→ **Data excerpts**
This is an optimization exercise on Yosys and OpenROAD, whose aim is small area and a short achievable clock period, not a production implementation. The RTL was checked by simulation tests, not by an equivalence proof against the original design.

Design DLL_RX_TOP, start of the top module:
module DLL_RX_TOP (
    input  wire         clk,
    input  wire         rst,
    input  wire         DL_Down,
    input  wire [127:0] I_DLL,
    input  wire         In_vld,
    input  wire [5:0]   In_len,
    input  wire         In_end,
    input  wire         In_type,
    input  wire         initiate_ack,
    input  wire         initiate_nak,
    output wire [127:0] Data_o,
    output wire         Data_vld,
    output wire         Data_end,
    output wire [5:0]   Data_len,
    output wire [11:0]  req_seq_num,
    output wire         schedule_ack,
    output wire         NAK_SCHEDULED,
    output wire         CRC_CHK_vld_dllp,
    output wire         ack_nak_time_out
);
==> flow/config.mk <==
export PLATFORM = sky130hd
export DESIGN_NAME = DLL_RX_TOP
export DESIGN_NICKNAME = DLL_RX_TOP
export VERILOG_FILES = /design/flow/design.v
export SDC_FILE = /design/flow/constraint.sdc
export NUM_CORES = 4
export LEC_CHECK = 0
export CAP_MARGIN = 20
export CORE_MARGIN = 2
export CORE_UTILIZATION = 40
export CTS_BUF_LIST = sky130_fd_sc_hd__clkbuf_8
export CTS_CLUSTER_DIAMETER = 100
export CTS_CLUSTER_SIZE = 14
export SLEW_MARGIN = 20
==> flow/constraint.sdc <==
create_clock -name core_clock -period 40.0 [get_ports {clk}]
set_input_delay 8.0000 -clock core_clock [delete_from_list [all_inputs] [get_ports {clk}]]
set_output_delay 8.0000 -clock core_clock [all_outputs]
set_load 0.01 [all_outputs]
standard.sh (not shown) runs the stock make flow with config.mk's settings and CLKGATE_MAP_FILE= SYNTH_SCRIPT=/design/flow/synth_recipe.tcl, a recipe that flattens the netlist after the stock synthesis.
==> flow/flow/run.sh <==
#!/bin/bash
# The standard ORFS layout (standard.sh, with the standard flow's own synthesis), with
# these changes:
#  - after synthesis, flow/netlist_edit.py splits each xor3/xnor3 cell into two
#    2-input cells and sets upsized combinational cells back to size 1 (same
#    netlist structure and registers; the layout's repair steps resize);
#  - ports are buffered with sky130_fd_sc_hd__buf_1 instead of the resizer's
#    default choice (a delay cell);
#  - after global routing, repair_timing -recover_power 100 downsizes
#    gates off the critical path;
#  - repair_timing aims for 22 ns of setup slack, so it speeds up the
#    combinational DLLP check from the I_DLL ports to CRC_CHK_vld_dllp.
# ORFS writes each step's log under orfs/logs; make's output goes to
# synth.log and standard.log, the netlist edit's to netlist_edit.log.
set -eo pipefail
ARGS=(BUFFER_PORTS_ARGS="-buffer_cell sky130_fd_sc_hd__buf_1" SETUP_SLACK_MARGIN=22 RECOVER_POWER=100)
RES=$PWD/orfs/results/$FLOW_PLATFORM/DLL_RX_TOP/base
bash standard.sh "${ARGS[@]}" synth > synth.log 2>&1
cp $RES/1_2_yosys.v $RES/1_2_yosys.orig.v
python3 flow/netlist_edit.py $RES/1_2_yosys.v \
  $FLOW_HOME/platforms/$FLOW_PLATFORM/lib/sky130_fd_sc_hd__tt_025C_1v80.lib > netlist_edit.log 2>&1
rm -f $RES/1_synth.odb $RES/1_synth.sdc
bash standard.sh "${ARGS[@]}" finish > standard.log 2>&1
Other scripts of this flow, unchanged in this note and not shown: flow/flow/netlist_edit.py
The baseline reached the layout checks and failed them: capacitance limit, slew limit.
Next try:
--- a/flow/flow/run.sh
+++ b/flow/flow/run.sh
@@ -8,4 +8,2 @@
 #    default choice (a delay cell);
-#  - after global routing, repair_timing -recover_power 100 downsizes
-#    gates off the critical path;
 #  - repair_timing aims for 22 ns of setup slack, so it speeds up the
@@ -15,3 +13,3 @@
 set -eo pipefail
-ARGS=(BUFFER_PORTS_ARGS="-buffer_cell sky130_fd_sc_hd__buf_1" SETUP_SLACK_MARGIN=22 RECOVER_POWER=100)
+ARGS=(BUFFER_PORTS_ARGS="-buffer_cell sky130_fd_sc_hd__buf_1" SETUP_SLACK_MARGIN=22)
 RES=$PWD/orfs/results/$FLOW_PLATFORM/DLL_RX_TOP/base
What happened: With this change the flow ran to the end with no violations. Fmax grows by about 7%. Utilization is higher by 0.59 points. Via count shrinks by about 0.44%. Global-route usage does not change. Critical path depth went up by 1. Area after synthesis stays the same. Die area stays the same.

...

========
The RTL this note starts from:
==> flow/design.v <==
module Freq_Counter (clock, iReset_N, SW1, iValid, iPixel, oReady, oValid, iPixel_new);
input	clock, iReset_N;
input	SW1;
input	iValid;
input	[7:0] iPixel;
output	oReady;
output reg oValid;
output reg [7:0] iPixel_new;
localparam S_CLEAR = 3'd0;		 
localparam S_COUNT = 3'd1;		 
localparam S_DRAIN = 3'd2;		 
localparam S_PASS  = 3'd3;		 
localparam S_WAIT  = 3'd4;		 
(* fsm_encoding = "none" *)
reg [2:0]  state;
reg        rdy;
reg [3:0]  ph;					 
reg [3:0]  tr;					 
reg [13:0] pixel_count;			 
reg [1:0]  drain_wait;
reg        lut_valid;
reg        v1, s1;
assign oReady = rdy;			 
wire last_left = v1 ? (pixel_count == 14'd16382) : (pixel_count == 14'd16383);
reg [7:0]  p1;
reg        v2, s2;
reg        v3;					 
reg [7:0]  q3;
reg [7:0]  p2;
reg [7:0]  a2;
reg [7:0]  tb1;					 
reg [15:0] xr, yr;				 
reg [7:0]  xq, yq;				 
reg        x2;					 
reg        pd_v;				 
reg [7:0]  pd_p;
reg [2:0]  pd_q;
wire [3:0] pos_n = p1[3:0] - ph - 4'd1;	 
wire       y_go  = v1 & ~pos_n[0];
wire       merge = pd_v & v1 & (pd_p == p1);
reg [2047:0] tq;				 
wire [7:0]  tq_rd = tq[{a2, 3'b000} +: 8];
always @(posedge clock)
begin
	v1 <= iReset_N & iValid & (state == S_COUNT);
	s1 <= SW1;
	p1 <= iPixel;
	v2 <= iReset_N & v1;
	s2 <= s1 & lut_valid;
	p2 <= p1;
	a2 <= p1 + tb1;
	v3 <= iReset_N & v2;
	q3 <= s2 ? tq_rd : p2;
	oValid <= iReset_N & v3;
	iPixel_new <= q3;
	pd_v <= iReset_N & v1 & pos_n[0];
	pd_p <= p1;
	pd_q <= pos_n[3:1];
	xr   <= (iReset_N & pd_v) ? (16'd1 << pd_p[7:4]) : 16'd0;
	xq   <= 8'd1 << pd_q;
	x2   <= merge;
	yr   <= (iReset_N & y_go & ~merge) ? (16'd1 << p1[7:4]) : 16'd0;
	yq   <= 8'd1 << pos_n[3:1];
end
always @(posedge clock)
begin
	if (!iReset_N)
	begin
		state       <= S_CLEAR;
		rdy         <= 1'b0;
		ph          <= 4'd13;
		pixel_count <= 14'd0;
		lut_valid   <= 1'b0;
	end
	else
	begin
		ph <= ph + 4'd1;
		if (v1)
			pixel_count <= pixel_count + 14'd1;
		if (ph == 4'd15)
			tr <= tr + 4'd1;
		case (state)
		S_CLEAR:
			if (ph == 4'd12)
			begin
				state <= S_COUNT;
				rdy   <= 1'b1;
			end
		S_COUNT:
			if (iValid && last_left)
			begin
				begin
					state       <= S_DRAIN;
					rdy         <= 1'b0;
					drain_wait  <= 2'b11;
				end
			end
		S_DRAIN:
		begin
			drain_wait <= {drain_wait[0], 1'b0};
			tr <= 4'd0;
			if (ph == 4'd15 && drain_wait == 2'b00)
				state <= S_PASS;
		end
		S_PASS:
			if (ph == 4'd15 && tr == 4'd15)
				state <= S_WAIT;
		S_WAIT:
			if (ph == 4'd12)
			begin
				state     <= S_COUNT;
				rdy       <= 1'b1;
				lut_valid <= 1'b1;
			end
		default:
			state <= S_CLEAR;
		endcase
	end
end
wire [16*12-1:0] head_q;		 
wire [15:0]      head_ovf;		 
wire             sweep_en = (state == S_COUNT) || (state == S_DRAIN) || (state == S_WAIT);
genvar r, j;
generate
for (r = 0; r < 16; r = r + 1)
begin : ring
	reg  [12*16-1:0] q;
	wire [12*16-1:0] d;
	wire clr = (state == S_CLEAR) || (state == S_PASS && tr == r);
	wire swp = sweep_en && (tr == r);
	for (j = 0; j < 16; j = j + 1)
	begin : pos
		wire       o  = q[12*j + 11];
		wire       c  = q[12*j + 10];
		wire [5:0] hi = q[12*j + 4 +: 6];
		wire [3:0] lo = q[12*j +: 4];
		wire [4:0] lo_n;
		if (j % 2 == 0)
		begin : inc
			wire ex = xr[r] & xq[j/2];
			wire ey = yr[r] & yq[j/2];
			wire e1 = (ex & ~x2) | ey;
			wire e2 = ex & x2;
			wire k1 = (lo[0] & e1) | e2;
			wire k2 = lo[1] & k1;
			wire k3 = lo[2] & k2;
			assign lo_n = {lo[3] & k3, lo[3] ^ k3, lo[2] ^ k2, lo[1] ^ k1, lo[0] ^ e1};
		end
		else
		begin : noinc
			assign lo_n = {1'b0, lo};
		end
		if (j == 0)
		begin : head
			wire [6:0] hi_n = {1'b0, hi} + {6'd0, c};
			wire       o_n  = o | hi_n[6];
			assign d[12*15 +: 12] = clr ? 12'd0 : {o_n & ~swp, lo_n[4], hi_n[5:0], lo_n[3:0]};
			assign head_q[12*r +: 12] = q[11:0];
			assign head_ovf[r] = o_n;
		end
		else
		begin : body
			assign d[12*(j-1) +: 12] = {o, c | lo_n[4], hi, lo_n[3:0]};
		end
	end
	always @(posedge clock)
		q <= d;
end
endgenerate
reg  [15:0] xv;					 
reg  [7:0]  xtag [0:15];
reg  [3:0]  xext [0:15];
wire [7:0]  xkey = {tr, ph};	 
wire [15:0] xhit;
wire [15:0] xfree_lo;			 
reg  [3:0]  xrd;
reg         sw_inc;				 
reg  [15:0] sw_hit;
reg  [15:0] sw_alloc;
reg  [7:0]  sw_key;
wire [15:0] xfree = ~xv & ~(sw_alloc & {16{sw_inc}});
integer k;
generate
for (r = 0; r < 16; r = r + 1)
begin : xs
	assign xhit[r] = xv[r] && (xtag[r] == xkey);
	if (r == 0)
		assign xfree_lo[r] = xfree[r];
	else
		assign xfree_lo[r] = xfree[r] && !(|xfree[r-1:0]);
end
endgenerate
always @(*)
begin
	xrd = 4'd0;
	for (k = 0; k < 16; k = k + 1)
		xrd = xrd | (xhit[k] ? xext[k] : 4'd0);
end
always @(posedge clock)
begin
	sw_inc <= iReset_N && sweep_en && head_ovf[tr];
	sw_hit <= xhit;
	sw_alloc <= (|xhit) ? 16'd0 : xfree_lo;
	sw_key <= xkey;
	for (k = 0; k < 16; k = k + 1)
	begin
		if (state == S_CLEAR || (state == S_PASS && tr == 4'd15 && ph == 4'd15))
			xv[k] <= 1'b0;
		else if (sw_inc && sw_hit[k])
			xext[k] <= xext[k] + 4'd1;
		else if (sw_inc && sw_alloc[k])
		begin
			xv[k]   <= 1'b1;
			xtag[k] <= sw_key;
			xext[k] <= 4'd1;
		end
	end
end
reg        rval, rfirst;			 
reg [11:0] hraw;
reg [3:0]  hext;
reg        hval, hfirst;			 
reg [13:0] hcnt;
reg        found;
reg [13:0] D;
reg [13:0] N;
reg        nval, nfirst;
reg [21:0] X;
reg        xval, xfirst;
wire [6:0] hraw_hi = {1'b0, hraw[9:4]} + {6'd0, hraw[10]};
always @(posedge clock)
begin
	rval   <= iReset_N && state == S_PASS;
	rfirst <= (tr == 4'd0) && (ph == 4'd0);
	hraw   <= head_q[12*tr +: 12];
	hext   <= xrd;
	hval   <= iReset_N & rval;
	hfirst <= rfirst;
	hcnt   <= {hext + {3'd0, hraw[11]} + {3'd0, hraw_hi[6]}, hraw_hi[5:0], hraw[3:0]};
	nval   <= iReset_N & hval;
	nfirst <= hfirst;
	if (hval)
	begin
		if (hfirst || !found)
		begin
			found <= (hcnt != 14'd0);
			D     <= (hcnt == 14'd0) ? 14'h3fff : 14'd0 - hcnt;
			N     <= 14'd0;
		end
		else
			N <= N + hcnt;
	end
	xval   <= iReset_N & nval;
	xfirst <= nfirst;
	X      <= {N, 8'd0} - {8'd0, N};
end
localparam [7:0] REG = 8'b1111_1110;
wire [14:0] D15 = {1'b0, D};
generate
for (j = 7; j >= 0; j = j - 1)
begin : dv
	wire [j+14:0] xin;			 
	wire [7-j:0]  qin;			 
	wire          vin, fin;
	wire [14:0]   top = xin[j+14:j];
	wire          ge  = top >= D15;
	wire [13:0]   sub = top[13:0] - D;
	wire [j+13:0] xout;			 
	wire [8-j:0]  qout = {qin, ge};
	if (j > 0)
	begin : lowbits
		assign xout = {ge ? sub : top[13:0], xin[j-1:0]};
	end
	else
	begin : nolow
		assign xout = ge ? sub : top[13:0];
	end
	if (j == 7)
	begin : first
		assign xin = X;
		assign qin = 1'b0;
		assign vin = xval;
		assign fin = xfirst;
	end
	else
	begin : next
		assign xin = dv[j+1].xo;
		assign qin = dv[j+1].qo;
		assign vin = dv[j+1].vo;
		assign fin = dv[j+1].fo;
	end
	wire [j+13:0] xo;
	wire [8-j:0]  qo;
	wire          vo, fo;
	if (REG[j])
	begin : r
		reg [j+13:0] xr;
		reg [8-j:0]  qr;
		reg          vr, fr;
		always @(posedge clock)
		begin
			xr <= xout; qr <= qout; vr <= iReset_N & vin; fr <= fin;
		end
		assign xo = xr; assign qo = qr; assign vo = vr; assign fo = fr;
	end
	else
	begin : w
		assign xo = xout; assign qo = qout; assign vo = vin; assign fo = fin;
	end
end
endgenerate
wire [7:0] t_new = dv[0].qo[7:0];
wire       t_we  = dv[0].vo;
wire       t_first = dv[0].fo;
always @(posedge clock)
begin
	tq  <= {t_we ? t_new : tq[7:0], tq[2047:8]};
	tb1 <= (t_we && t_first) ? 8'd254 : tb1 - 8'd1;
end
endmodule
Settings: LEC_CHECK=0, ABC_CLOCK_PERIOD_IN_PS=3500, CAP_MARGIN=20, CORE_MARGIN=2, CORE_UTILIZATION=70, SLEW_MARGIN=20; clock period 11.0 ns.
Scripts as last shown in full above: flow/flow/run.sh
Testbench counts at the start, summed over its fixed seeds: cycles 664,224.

→ **EXERCISE AIM**
After locating the line holding "wire [15:0] xfree_lo;" above, output exactly that line and every line after it through the line holding "xrd = 4'd0;". Include nothing else.

→ **SOLUTION**
wire [15:0] xfree_lo;			 
reg  [3:0]  xrd;
reg         sw_inc;				 
reg  [15:0] sw_hit;
reg  [15:0] sw_alloc;
reg  [7:0]  sw_key;
wire [15:0] xfree = ~xv & ~(sw_alloc & {16{sw_inc}});
integer k;
generate
for (r = 0; r < 16; r = r + 1)
begin : xs
	assign xhit[r] = xv[r] && (xtag[r] == xkey);
	if (r == 0)
		assign xfree_lo[r] = xfree[r];
	else
		assign xfree_lo[r] = xfree[r] && !(|xfree[r-1:0]);
end
endgenerate
always @(*)
begin
	xrd = 4'd0;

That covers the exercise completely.